The term autofiction has developed in recent years (since the late 70s, says Wikipedia) and “has parallels with ‘faction’, a genre devised by Truman Capote” of In Cold Blood fame. A modern practitioner is the Norwegian author of My Struggle, Karl Ove Knausgaard.
The way the term is used tends to be unstable, which makes sense for a genre that blends fiction and what may appear to be fact into an unstable compound. In the past, I’ve tried to make a distinction in my own use of the term between autobiographical fiction, autobiographical metafiction, and autofiction, arguing that in autofiction there tends to be an emphasis on the narrator’s or protagonist’s or authorial alter ego’s status as a writer or artist and that the book’s creation is inscribed in the book itself.
Christian Lorentzen, “How ‘auto’ is ‘autofiction’?” Vulture, New York, May 2018
Memoir and autobiography
Honestly, I don’t know where this gets us.

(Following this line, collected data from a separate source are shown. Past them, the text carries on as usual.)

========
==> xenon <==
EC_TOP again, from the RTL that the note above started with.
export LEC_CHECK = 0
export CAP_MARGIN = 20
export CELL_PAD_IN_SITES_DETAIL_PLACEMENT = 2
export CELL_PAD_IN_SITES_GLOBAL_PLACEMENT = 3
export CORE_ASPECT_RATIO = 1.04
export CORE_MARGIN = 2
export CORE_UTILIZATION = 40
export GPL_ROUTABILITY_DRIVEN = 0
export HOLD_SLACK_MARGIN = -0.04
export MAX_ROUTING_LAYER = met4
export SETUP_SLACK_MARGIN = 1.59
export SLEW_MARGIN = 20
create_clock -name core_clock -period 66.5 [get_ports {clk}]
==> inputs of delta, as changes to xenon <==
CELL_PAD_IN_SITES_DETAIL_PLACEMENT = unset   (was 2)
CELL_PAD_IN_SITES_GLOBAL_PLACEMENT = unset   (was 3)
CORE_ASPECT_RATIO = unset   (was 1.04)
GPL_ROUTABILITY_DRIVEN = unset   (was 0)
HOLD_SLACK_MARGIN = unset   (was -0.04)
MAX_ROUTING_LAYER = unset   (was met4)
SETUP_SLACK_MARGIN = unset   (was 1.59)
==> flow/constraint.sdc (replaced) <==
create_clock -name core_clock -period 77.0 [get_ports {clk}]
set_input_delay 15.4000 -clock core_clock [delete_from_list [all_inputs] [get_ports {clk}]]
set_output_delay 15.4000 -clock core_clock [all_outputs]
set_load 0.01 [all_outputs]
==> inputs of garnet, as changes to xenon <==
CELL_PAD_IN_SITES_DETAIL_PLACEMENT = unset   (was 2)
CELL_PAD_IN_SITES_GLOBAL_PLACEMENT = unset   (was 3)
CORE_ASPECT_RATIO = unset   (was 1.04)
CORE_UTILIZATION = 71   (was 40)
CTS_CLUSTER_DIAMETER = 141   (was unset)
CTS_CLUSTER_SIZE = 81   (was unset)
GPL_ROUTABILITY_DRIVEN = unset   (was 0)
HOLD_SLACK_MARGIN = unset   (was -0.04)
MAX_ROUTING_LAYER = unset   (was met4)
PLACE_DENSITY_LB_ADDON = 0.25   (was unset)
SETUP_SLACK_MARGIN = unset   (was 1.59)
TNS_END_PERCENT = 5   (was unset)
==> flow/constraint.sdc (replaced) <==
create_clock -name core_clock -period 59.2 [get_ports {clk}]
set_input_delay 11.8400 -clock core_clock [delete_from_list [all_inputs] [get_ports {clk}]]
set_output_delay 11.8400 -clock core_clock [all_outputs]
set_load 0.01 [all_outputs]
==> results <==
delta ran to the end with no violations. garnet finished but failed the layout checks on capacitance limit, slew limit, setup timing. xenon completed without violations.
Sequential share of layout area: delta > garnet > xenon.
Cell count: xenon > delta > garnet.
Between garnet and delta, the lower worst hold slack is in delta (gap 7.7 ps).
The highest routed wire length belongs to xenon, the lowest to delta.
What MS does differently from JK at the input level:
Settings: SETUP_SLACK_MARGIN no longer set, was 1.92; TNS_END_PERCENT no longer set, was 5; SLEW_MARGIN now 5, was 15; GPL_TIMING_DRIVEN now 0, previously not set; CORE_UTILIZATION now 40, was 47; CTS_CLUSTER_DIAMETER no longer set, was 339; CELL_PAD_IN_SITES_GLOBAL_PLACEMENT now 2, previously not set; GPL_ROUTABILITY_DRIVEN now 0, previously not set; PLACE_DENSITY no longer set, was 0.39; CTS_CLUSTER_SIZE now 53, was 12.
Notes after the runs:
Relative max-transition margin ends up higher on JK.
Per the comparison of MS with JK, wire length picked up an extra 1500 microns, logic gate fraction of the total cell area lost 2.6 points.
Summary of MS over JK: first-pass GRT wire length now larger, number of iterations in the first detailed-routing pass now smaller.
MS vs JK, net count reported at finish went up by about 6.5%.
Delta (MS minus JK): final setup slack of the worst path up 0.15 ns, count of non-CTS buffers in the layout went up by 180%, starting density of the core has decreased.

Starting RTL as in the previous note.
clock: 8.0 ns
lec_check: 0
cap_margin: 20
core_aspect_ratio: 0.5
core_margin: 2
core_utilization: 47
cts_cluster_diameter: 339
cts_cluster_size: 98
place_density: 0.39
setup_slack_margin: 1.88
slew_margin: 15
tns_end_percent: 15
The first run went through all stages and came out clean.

Not any closer to a clear distinction between any of the genres in the fiction/non-fiction/auto/biographical/memoir field, that’s for sure.
Maybe we must just accept that authors are a bunch of storytellers whose principal activity is to entertain. (Themselves at least.) They will do that in whichever way and with whatever material is available. And invent or bend the definition of genre terms to cover themselves after the fact.
Notes and sources
The websites and pages I visited for this included several dictionary sites, Merriam-Webster’s being one, the Cambridge Dictionary being another. Grammarly, Masterclass, and Blurb all fed into it, and Wikipedia (1, 2, 3, 4) of course.